Workers appeal Area 51 ruling
Thursday, Sept. 12, 1996 | 11:59 a.m.
Former workers at a secret military base in Southern Nevada have filed emergency requests in federal appeals court to halt an effort by the government to reveal their names.
The requests were filed Tuesday and Wednesday through their attorneys, George Washington University Professor Jonathan Turley and co-counsel Joan Manley.
The lawyers asked the 9th U.S. Circuit Court of Appeals in San Francisco to restrain U.S. District Court Judge Philip Pro in Las Vegas from allowing the Justice Department to interview the workers.
The latest development in the two-year legal battle over alleged environmental crimes committed at Area 51, also known as Groom Lake, came after attorney James Morgulec of the Justice Department's Environmental Crimes Section asked Pro to approve interviews of the base workers.
"They were, unless otherwise informed, to be considered witnesses only," Morgulec wrote in papers filed Aug. 8.
At least two workers have died and other workers have reported illnesses, including a rare, painful skin disease linked to toxic fumes from burning hazardous wastes.
Turley said the government wants to prosecute his clients for allegedly committing environmental crimes while working at Area 51. The workers asked for a criminal investigation more than two years ago before filing the suits, he noted.

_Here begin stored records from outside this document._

===== config.mk =====
export PLATFORM = sky130hd
export DESIGN_NAME = riscv_decode_stage_flat
export DESIGN_NICKNAME = d
export VERILOG_FILES = /design/src/rtl/riscv_decode_stage_if.sv /design/src/rtl/riscv_decode_stage.sv /design/src/flat_wrapper.sv
export SDC_FILE = /design/constraint.sdc
export NUM_CORES = 1
export LEC_CHECK = 0
export ABC_CLOCK_PERIOD_IN_PS = 4900
export CAP_MARGIN = 20
export CORE_MARGIN = 3
export CORE_UTILIZATION = 40
export DETAILED_ROUTE_END_ITERATION = 16
export PLACE_DENSITY = 0.66
export SYNTH_ARGS = -nofsm -noshare
export SYNTH_HDL_FRONTEND = slang
export SYNTH_SLANG_ARGS = --single-unit

===== constraint.sdc =====
create_clock -name clk_i -period 4.9 [get_ports clk_i]
set_clock_uncertainty 0.05 [all_clocks]
set_input_delay 0.98 -clock clk_i [delete_from_list [all_inputs] [get_ports clk_i]]
set_output_delay 0.98 -clock clk_i [all_outputs]
set_load 0.03 [all_outputs]

===== src/rtl/riscv_decode_stage_if.sv =====
// Fetch-side and execute-side handshake bus of riscv_decode_stage. Suffixes name the direction
// as seen by the decode stage; the decode stage takes the slave modport.
`ifndef ALU_OP_WIDTH
`define ALU_OP_WIDTH 5
`endif

interface riscv_decode_stage_if #(
    parameter int unsigned DEPTH    = 2,
    parameter int unsigned PC_WIDTH = 32
);
    logic                     in_valid_i;
    logic                     in_ready_o;
    logic [31:0]              in_instr_i;
    logic [PC_WIDTH-1:0]      in_pc_i;
    logic                     out_valid_o;
    logic                     out_ready_i;
    logic [PC_WIDTH-1:0]      out_pc_o;
    logic [1:0]               ex_op_a_sel_o;
    logic [2:0]               ex_op_b_sel_o;
    logic [`ALU_OP_WIDTH-1:0] alu_op_o;
    logic                     mem_req_o;
    logic                     mem_we_o;
    logic [2:0]               mem_size_o;
    logic                     gpr_we_a_o;
    logic                     wb_src_sel_o;
    logic                     branch_o;
    logic                     jal_o;
    logic                     jalr_o;
    logic                     illegal_instr_o;
    logic [31:0]              imm_o;
    logic [4:0]               rd_o;
    logic [$clog2(DEPTH):0]   level_o;

    modport master (
        output in_valid_i, in_instr_i, in_pc_i, out_ready_i,
        input  in_ready_o, out_valid_o, out_pc_o, ex_op_a_sel_o, ex_op_b_sel_o, alu_op_o,
               mem_req_o, mem_we_o, mem_size_o, gpr_we_a_o, wb_src_sel_o, branch_o, jal_o,
               jalr_o, illegal_instr_o, imm_o, rd_o, level_o
    );

    modport slave (
        input  in_valid_i, in_instr_i, in_pc_i, out_ready_i,
        output in_ready_o, out_valid_o, out_pc_o, ex_op_a_sel_o, ex_op_b_sel_o, alu_op_o,
               mem_req_o, mem_we_o, mem_size_o, gpr_we_a_o, wb_src_sel_o, branch_o, jal_o,
               jalr_o, illegal_instr_o, imm_o, rd_o, level_o
    );
endinterface


===== src/rtl/riscv_decode_stage.sv =====
// Registered RV32I decode stage: DEPTH-entry fetch queue feeding a decoded output register.
// Define DECODE_RV32M_EN to additionally decode the RV32M multiply/divide group.
`ifndef ALU_OP_WIDTH
`define ALU_OP_WIDTH 5
`endif

module riscv_decode_stage #(
    parameter int unsigned DEPTH    = 2,
    parameter int unsigned PC_WIDTH = 32
) (
    input  logic                clk_i,
    input  logic                rst_i,
    input  logic                flush_i,
    riscv_decode_stage_if.slave bus
);
    localparam int unsigned   PW = $clog2(DEPTH);
    localparam int unsigned   LW = $clog2(DEPTH) + 1;
    localparam int unsigned   AW = `ALU_OP_WIDTH;
    localparam logic [LW-1:0] FULL_LEVEL = LW'(DEPTH);

    localparam logic [1:0] OP_A_RS1     = 2'd0;
    localparam logic [1:0] OP_A_CURR_PC = 2'd1;
    localparam logic [1:0] OP_A_ZERO    = 2'd2;

    localparam logic [2:0] OP_B_RS2   = 3'd0;
    localparam logic [2:0] OP_B_IMM_I = 3'd1;
    localparam logic [2:0] OP_B_IMM_U = 3'd2;
    localparam logic [2:0] OP_B_IMM_S = 3'd3;
    localparam logic [2:0] OP_B_INCR  = 3'd4;

    localparam logic [AW-1:0] ALU_ADD    = AW'(0);
    localparam logic [AW-1:0] ALU_SUB    = AW'(1);
    localparam logic [AW-1:0] ALU_XOR    = AW'(2);
    localparam logic [AW-1:0] ALU_OR     = AW'(3);
    localparam logic [AW-1:0] ALU_AND    = AW'(4);
    localparam logic [AW-1:0] ALU_SLL    = AW'(5);
    localparam logic [AW-1:0] ALU_SRL    = AW'(6);
    localparam logic [AW-1:0] ALU_SRA    = AW'(7);
    localparam logic [AW-1:0] ALU_SLT    = AW'(8);
    localparam logic [AW-1:0] ALU_SLTU   = AW'(9);
    localparam logic [AW-1:0] ALU_EQ     = AW'(10);
    localparam logic [AW-1:0] ALU_NE     = AW'(11);
    localparam logic [AW-1:0] ALU_LT     = AW'(12);
    localparam logic [AW-1:0] ALU_GE     = AW'(13);
    localparam logic [AW-1:0] ALU_LTU    = AW'(14);
    localparam logic [AW-1:0] ALU_GEU    = AW'(15);
`ifdef DECODE_RV32M_EN
    localparam logic [AW-1:0] ALU_MUL    = AW'(16);
    localparam logic [AW-1:0] ALU_MULH   = AW'(17);
    localparam logic [AW-1:0] ALU_MULHSU = AW'(18);
    localparam logic [AW-1:0] ALU_MULHU  = AW'(19);
    localparam logic [AW-1:0] ALU_DIV    = AW'(20);
    localparam logic [AW-1:0] ALU_DIVU   = AW'(21);
    localparam logic [AW-1:0] ALU_REM    = AW'(22);
    localparam logic [AW-1:0] ALU_REMU   = AW'(23);
`endif

    localparam logic [6:0] OPC_LOAD     = 7'h03;
    localparam logic [6:0] OPC_MISC_MEM = 7'h0F;
    localparam logic [6:0] OPC_OP_IMM   = 7'h13;
    localparam logic [6:0] OPC_AUIPC    = 7'h17;
    localparam logic [6:0] OPC_STORE    = 7'h23;
    localparam logic [6:0] OPC_OP       = 7'h33;
    localparam logic [6:0] OPC_LUI      = 7'h37;
    localparam logic [6:0] OPC_BRANCH   = 7'h63;
    localparam logic [6:0] OPC_JALR     = 7'h67;
    localparam logic [6:0] OPC_JAL      = 7'h6F;

    typedef struct packed {
        logic [1:0]    op_a_sel;
        logic [2:0]    op_b_sel;
        logic [AW-1:0] alu_op;
        logic          mem_req;
        logic          mem_we;
        logic [2:0]    mem_size;
        logic          gpr_we;
        logic          wb_src;
        logic          branch;
        logic          jal;
        logic          jalr;
        logic          illegal;
        logic [31:0]   imm;
        logic [4:0]    rd;
    } dec_t;

    logic [PC_WIDTH-1:0] pc_mem    [DEPTH];
    logic [31:0]         instr_mem [DEPTH];
    logic [PW-1:0]       wptr_q, rptr_q;
    logic [LW-1:0]       level_q;
    logic                push, pop;

    logic                out_valid_q;
    logic [PC_WIDTH-1:0] out_pc_q;
    dec_t                out_dec_q;
    dec_t                dec;

    logic [31:0] instr;
    logic [6:0]  opcode;
    logic [2:0]  funct3;
    logic [6:0]  funct7;
    logic [31:0] imm_i, imm_s, imm_b, imm_u, imm_j;

    // A full queue refuses a push even when a pop frees a slot in the same cycle.
    assign bus.in_ready_o = (level_q < FULL_LEVEL) && !flush_i && !rst_i;
    assign push           = bus.in_valid_i && bus.in_ready_o;
    assign pop            = (level_q != '0) && (!out_valid_q || bus.out_ready_i);

    always_ff @(posedge clk_i) begin
        if (push) begin
            pc_mem[wptr_q]    <= bus.in_pc_i;
            instr_mem[wptr_q] <= bus.in_instr_i;
        end
    end

    always_ff @(posedge clk_i) begin
        if (rst_i || flush_i) begin
            wptr_q  <= '0;
            rptr_q  <= '0;
            level_q <= '0;
        end else begin
            if (push) wptr_q <= wptr_q + PW'(1);
            if (pop)  rptr_q <= rptr_q + PW'(1);
            level_q <= level_q + LW'(push) - LW'(pop);
        end
    end

    assign instr  = instr_mem[rptr_q];
    assign opcode = instr[6:0];
    assign funct3 = instr[14:12];
    assign funct7 = instr[31:25];
    assign imm_i  = {{20{instr[31]}}, instr[31:20]};
    assign imm_s  = {{20{instr[31]}}, instr[31:25], instr[11:7]};
    assign imm_b  = {{20{instr[31]}}, instr[7], instr[30:25], instr[11:8], 1'b0};
    assign imm_u  = {instr[31:12], 12'b0};
    assign imm_j  = {{12{instr[31]}}, instr[19:12], instr[20], instr[30:21], 1'b0};

    always_comb begin
        dec          = '0;
        dec.rd       = instr[11:7];
        dec.op_a_sel = OP_A_RS1;
        dec.op_b_sel = OP_B_IMM_I;
        dec.alu_op   = ALU_ADD;
        dec.imm      = imm_i;
        if (instr[1:0] != 2'b11) begin
            dec.illegal = 1'b1;
        end else begin
            case (opcode)
                OPC_LOAD: begin
                    dec.mem_req  = 1'b1;
                    dec.mem_size = funct3;
                    dec.gpr_we   = 1'b1;
                    dec.wb_src   = 1'b1;
                    dec.illegal  = !(funct3 inside {3'd0, 3'd1, 3'd2, 3'd4, 3'd5});
                end
                OPC_STORE: begin
                    dec.op_b_sel = OP_B_IMM_S;
                    dec.imm      = imm_s;
                    dec.mem_req  = 1'b1;
                    dec.mem_we   = 1'b1;
                    dec.mem_size = funct3;
                    dec.illegal  = (funct3 > 3'd2);
                end
                OPC_BRANCH: begin
                    dec.op_b_sel = OP_B_RS2;
                    dec.imm      = imm_b;
                    dec.branch   = 1'b1;
                    case (funct3)
                        3'd0:    dec.alu_op = ALU_EQ;
                        3'd1:    dec.alu_op = ALU_NE;
                        3'd4:    dec.alu_op = ALU_LT;
                        3'd5:    dec.alu_op = ALU_GE;
                        3'd6:    dec.alu_op = ALU_LTU;
                        3'd7:    dec.alu_op = ALU_GEU;
                        default: dec.illegal = 1'b1;
                    endcase
                end
                OPC_JAL: begin
                    dec.op_a_sel = OP_A_CURR_PC;
                    dec.op_b_sel = OP_B_INCR;
                    dec.imm      = imm_j;
                    dec.gpr_we   = 1'b1;
                    dec.jal      = 1'b1;
                end
                OPC_JALR: begin
                    dec.op_a_sel = OP_A_CURR_PC;
                    dec.op_b_sel = OP_B_INCR;
                    dec.gpr_we   = 1'b1;
                    dec.jalr     = 1'b1;
                    dec.illegal  = (funct3 != 3'd0);
                end
                OPC_LUI, OPC_AUIPC: begin
                    dec.op_a_sel = (opcode == OPC_LUI) ? OP_A_ZERO : OP_A_CURR_PC;
                    dec.op_b_sel = OP_B_IMM_U;
                    dec.imm      = imm_u;
                    dec.gpr_we   = 1'b1;
                end
                OPC_OP_IMM: begin
                    dec.gpr_we = 1'b1;
                    case (funct3)
                        3'd0: dec.alu_op = ALU_ADD;
                        3'd1: begin
                            dec.alu_op  = ALU_SLL;
                            dec.illegal = (funct7 != 7'h00);
                        end
                        3'd2: dec.alu_op = ALU_SLT;
                        3'd3: dec.alu_op = ALU_SLTU;
                        3'd4: dec.alu_op = ALU_XOR;
                        3'd5: begin
                            dec.alu_op  = (funct7 == 7'h20) ? ALU_SRA : ALU_SRL;
                            dec.illegal = !(funct7 inside {7'h00, 7'h20});
                        end
                        3'd6: dec.alu_op = ALU_OR;
                        default: dec.alu_op = ALU_AND;
                    endcase
                end
                OPC_OP: begin
                    dec.op_b_sel = OP_B_RS2;
                    dec.gpr_we   = 1'b1;
                    case ({funct7, funct3})
                        {7'h00, 3'd0}: dec.alu_op = ALU_ADD;
                        {7'h20, 3'd0}: dec.alu_op = ALU_SUB;
                        {7'h00, 3'd1}: dec.alu_op = ALU_SLL;
                        {7'h00, 3'd2}: dec.alu_op = ALU_SLT;
                        {7'h00, 3'd3}: dec.alu_op = ALU_SLTU;
                        {7'h00, 3'd4}: dec.alu_op = ALU_XOR;
                        {7'h00, 3'd5}: dec.alu_op = ALU_SRL;
                        {7'h20, 3'd5}: dec.alu_op = ALU_SRA;
                        {7'h00, 3'd6}: dec.alu_op = ALU_OR;
                        {7'h00, 3'd7}: dec.alu_op = ALU_AND;
`ifdef DECODE_RV32M_EN
                        {7'h01, 3'd0}: dec.alu_op = ALU_MUL;
                        {7'h01, 3'd1}: dec.alu_op = ALU_MULH;
                        {7'h01, 3'd2}: dec.alu_op = ALU_MULHSU;
                        {7'h01, 3'd3}: dec.alu_op = ALU_MULHU;
                        {7'h01, 3'd4}: dec.alu_op = ALU_DIV;
                        {7'h01, 3'd5}: dec.alu_op = ALU_DIVU;
                        {7'h01, 3'd6}: dec.alu_op = ALU_REM;
                        {7'h01, 3'd7}: dec.alu_op = ALU_REMU;
`endif
                        default: dec.illegal = 1'b1;
                    endcase
                end
                OPC_MISC_MEM: ; // fences have no effect in this pipeline
                default: dec.illegal = 1'b1;
            endcase
        end
        // An undecodable instruction must never request side effects downstream.
        if (dec.illegal) begin
            dec.mem_req = 1'b0;
            dec.mem_we  = 1'b0;
            dec.gpr_we  = 1'b0;
            dec.branch  = 1'b0;
            dec.jal     = 1'b0;
            dec.jalr    = 1'b0;
        end
    end

    always_ff @(posedge clk_i) begin
        if (rst_i) begin
            out_valid_q <= 1'b0;
            out_pc_q    <= '0;
            out_dec_q   <= '0;
        end else if (flush_i) begin
            out_valid_q <= 1'b0;
        end else if (pop) begin
            out_valid_q <= 1'b1;
            out_pc_q    <= pc_mem[rptr_q];
            out_dec_q   <= dec;
        end else if (bus.out_ready_i) begin
            out_valid_q <= 1'b0;
        end
    end

    assign bus.out_valid_o     = out_valid_q;
    assign bus.out_pc_o        = out_pc_q;
    assign bus.ex_op_a_sel_o   = out_dec_q.op_a_sel;
    assign bus.ex_op_b_sel_o   = out_dec_q.op_b_sel;
    assign bus.alu_op_o        = out_dec_q.alu_op;
    assign bus.mem_req_o       = out_dec_q.mem_req;
    assign bus.mem_we_o        = out_dec_q.mem_we;
    assign bus.mem_size_o      = out_dec_q.mem_size;
    assign bus.gpr_we_a_o      = out_dec_q.gpr_we;
    assign bus.wb_src_sel_o    = out_dec_q.wb_src;
    assign bus.branch_o        = out_dec_q.branch;
    assign bus.jal_o           = out_dec_q.jal;
    assign bus.jalr_o          = out_dec_q.jalr;
    assign bus.illegal_instr_o = out_dec_q.illegal;
    assign bus.imm_o           = out_dec_q.imm;
    assign bus.rd_o            = out_dec_q.rd;
    assign bus.level_o         = level_q;
endmodule


===== src/flat_wrapper.sv =====
// flat-port wrapper written by rule: the top's interface ports become plain ports
module riscv_decode_stage_flat 
#(
    parameter int unsigned DEPTH    = 2,
    parameter int unsigned PC_WIDTH = 32
)
  (clk_i, rst_i, flush_i, bus_in_valid_i, bus_in_instr_i, bus_in_pc_i, bus_out_ready_i, bus_in_ready_o, bus_out_valid_o, bus_out_pc_o, bus_ex_op_a_sel_o, bus_ex_op_b_sel_o, bus_alu_op_o, bus_mem_req_o, bus_mem_we_o, bus_mem_size_o, bus_gpr_we_a_o, bus_wb_src_sel_o, bus_branch_o, bus_jal_o, bus_jalr_o, bus_illegal_instr_o, bus_imm_o, bus_rd_o, bus_level_o);
  riscv_decode_stage_if #(.DEPTH(DEPTH), .PC_WIDTH(PC_WIDTH)) bus_i ();
  input  logic clk_i;
  input  logic rst_i;
  input  logic flush_i;
  input wire logic [$bits(bus_i.in_valid_i)-1:0] bus_in_valid_i;
  input wire logic [$bits(bus_i.in_instr_i)-1:0] bus_in_instr_i;
  input wire logic [$bits(bus_i.in_pc_i)-1:0] bus_in_pc_i;
  input wire logic [$bits(bus_i.out_ready_i)-1:0] bus_out_ready_i;
  output wire logic [$bits(bus_i.in_ready_o)-1:0] bus_in_ready_o;
  output wire logic [$bits(bus_i.out_valid_o)-1:0] bus_out_valid_o;
  output wire logic [$bits(bus_i.out_pc_o)-1:0] bus_out_pc_o;
  output wire logic [$bits(bus_i.ex_op_a_sel_o)-1:0] bus_ex_op_a_sel_o;
  output wire logic [$bits(bus_i.ex_op_b_sel_o)-1:0] bus_ex_op_b_sel_o;
  output wire logic [$bits(bus_i.alu_op_o)-1:0] bus_alu_op_o;
  output wire logic [$bits(bus_i.mem_req_o)-1:0] bus_mem_req_o;
  output wire logic [$bits(bus_i.mem_we_o)-1:0] bus_mem_we_o;
  output wire logic [$bits(bus_i.mem_size_o)-1:0] bus_mem_size_o;
  output wire logic [$bits(bus_i.gpr_we_a_o)-1:0] bus_gpr_we_a_o;
  output wire logic [$bits(bus_i.wb_src_sel_o)-1:0] bus_wb_src_sel_o;
  output wire logic [$bits(bus_i.branch_o)-1:0] bus_branch_o;
  output wire logic [$bits(bus_i.jal_o)-1:0] bus_jal_o;
  output wire logic [$bits(bus_i.jalr_o)-1:0] bus_jalr_o;
  output wire logic [$bits(bus_i.illegal_instr_o)-1:0] bus_illegal_instr_o;
  output wire logic [$bits(bus_i.imm_o)-1:0] bus_imm_o;
  output wire logic [$bits(bus_i.rd_o)-1:0] bus_rd_o;
  output wire logic [$bits(bus_i.level_o)-1:0] bus_level_o;
  assign bus_i.in_valid_i = bus_in_valid_i;
  assign bus_i.in_instr_i = bus_in_instr_i;
  assign bus_i.in_pc_i = bus_in_pc_i;
  assign bus_i.out_ready_i = bus_out_ready_i;
  assign bus_in_ready_o = bus_i.in_ready_o;
  assign bus_out_valid_o = bus_i.out_valid_o;
  assign bus_out_pc_o = bus_i.out_pc_o;
  assign bus_ex_op_a_sel_o = bus_i.ex_op_a_sel_o;
  assign bus_ex_op_b_sel_o = bus_i.ex_op_b_sel_o;
  assign bus_alu_op_o = bus_i.alu_op_o;
  assign bus_mem_req_o = bus_i.mem_req_o;
  assign bus_mem_we_o = bus_i.mem_we_o;
  assign bus_mem_size_o = bus_i.mem_size_o;
  assign bus_gpr_we_a_o = bus_i.gpr_we_a_o;
  assign bus_wb_src_sel_o = bus_i.wb_src_sel_o;
  assign bus_branch_o = bus_i.branch_o;
  assign bus_jal_o = bus_i.jal_o;
  assign bus_jalr_o = bus_i.jalr_o;
  assign bus_illegal_instr_o = bus_i.illegal_instr_o;
  assign bus_imm_o = bus_i.imm_o;
  assign bus_rd_o = bus_i.rd_o;
  assign bus_level_o = bus_i.level_o;
  riscv_decode_stage #(.DEPTH(DEPTH), .PC_WIDTH(PC_WIDTH)) u_core (.clk_i(clk_i), .rst_i(rst_i), .flush_i(flush_i), .bus(bus_i));
endmodule

==> results.yml, run 1 <==
placement:
  post_dp_cell_area_sq_mm: 0.0107
  pre_cts_slack_ns: 1.11
  gp_congestion: 0.881
  dp_hpwl_mm: 14.6
  dp_cells: 1118
  io_buffers: 161
setup_path:
  startpoint_type: "input port"
  crit_path_max_incr_delay_ns: 0.70
  slowest_stage: "clkdlybuf4s50_1"
  timing.rr.end: "u_core.bus.illegal_instr_o$_SDFFE_PP0P_"
  reg2reg_slack_ns: 1.80
  cp_max_fo: 9
  crit_chain: "clkdlybuf4s50_1, or2_2, nor2_1, clkdlybuf4s50_1"
  setup.worst_path.start: "flush_i"
  cp-endpoint: "bus_in_ready_o"
  critPathCaptureType: "output pin"
  crit_path_frequent_cell: "clkdlybuf4s50_1"
  crit_type: "in2out"
  cp_data_required_time_ns: 3.87
  worstPathArrival_ns: 2.77
  rr_worst_depth: 6
final_layout:
  nets: 939
  area_growth_pct: 29.7
  final_util_pct: 53.6
  final_area_sq_mm: 0.0114
  diodes: 0
  drive_above_1_share_pct: 8.25
  instances_no_fill: 1160
sta:
  max_clock_freq_mhz: 263
  hold_ws_ns: 0.404
  max_slew.worst_pin.slew_ns: 1.09
  min_period_ns: 3.80
  rsz0062_at_grt: "no"
  layout_setup_ws_ns: 1.10
  hold_viol_final: 0
  max-slew-margin-rel_pct: 27.0
  setup_tns_ns: 0
  maxSlewViolCount: 0
  period_share_pct: 77.6
  finalSetupViolations: 0
cts:
  cts_buffers: 23
  post_cts_buffers: 0
  clk_latency_ns: 0.51
  cts_root_buffer: "clkbuf_16"
  ctsHtreeMaxLevel: 1
  cts_tree: "built"
  clk_pin_slew_ns: 0.06
  cts_max_path_buffers: 3
  clkSinkCount: 223
  hold_buffers: 0
  ctsResizeCount: 0
yosys:
  post_synth_num_cell_types: 60
  syn-num-nets: 788
  async_reset_ff_share_pct: 0
  syn-instance-count: 717
  synth_ff_type: "edfxtp_1"
  syn_area_sq_mm: 0.00882
  postSynthAreaPerCell_sq_um: 12.3
  yosysWarnings: 0
  yosysSeqAreaShare_pct: 65.1
  synth_edf_count: 128
  synth-seq-cells: 223
power:
  p_int_mw: 3.21
  p_leak_nw: 3.66
  pwr-share-clk_pct: 40.3
  p_comb_share_pct: 10.0
  power_frac_seq_pct: 49.7
  p_sw_share_pct: 23.4
  power_density_mw_per_mm2: 367
  netSwitchingPower_uw: 983
  power_mw: 4.20
  ir_drop_mv: 0.319
global_routing:
  grt_max_degree: 77
  grt_pass1_wl_mm: 33.4
  track_usage_pct: 17.5
  antenna_found_initial: 0
  grt_pass1_vias: 6070
  grt_remaining_overflow: 0
detailed_routing:
  route.detailed.drc: 0
  wl_mm: 21.6
  first_pass_iters: 6
  antenna_left: 0
  wl_per_cell_um: 18.6
  post_drt_via_cell_ratio: 5.32
  drtIter0Drc: 387
  vias: 6171
die:
  dieWidth_um: 154
  die_y_um: 154
  coreArea_sq_mm: 0.0214
  ios: 163
  start_util_pct: 41.3
  fp-row-count: 53
  dieArea_sq_mm: 0.0239
job:
  drv_cap: 0
outcome:
  outcome: "complete, no violations"
worst_hold_path:
  holdCritPathClass: "reg2reg"
Yosys cell counts, types with 11 or more instances:
library cell  number  share of area, %
a211oi_1          45               3.8
a21oi_1           40               2.3
clkbuf_1          30               1.3
dfxtp_1           95                22
edfxtp_1         128                44
mux2_2            13               1.7
mux2i_1           56               6.4
nand2_1           31               1.3
nand3_1           11              0.62
nor2_1            99               4.2
nor3_1            14              0.79
o21ai_0           16              0.91
layer usage:
metal	up-vias	share of wire (%)	global-route usage, %
met5	-	0	0
met4	0	2.2	4.71
met3	31	7.4	4.03
met2	204	45	27.7
met1	2924	45	24.4
li1	3012	-	-
power groups by stage:
stage / logic [mW] / registers, mW / clock network [mW]
after floorplan: 0.174 / 2.18 / 0
after global placement: 0.417 / 2.12 / 0
after detailed placement: 0.423 / 2.12 / 0
after CTS: 0.424 / 2.08 / 1.73
after global routing: 0.454 / 2.09 / 1.81
final: 0.421 / 2.08 / 1.69
cells by family after synthesis:
| kind of cell | synth area share (%) |
|---|---|
| compound gates | 13.0 |
| xor+xnor | 0.794 |
| fa+ha+maj | 0.284 |
| buf+inv | 2.38 |
| flops | 65.1 |
| mux | 8.02 |
| other cells | 0.0425 |
| simple gates | 10.4 |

"We will do whatever is necessary to protect these workers and hold the government accountable for these crimes," Turley said.
There are nine federal laws that detail the criminal penalties a person or company can receive for harming the environment. Punishments range from fines to prison time.
Although the alleged burning of toxic chemicals, claimed in the workers' two lawsuits, occurred on federal property, and ostensibly, under government supervision, the United States cannot be sued, said Environmental Protection Agency Special-Agent-in-Charge David Wilma of San Francisco.
While Wilma would not address the ongoing Area 51 investigation, he explained that environmental crime cases involve elements of fraud and usually seek to punish the "highest-level responsible person." That means managers, owners, or in the Area 51 case, military contractors.
Turley's clients were craftsmen. They volunteered to cooperate with a criminal investigation before the civil lawsuits were filed. They were "threatened with criminal and civil reprisals," Turley said.
The lawyer also noted the government's unwillingness to grant complete immunity for all the environmental crimes the workers may have committed and for all unauthorized disclosures of classified information except those made to foreign spies.
Turley blocked past attempts by investigators to talk with former workers, based on a court order banning them from contacting his clients.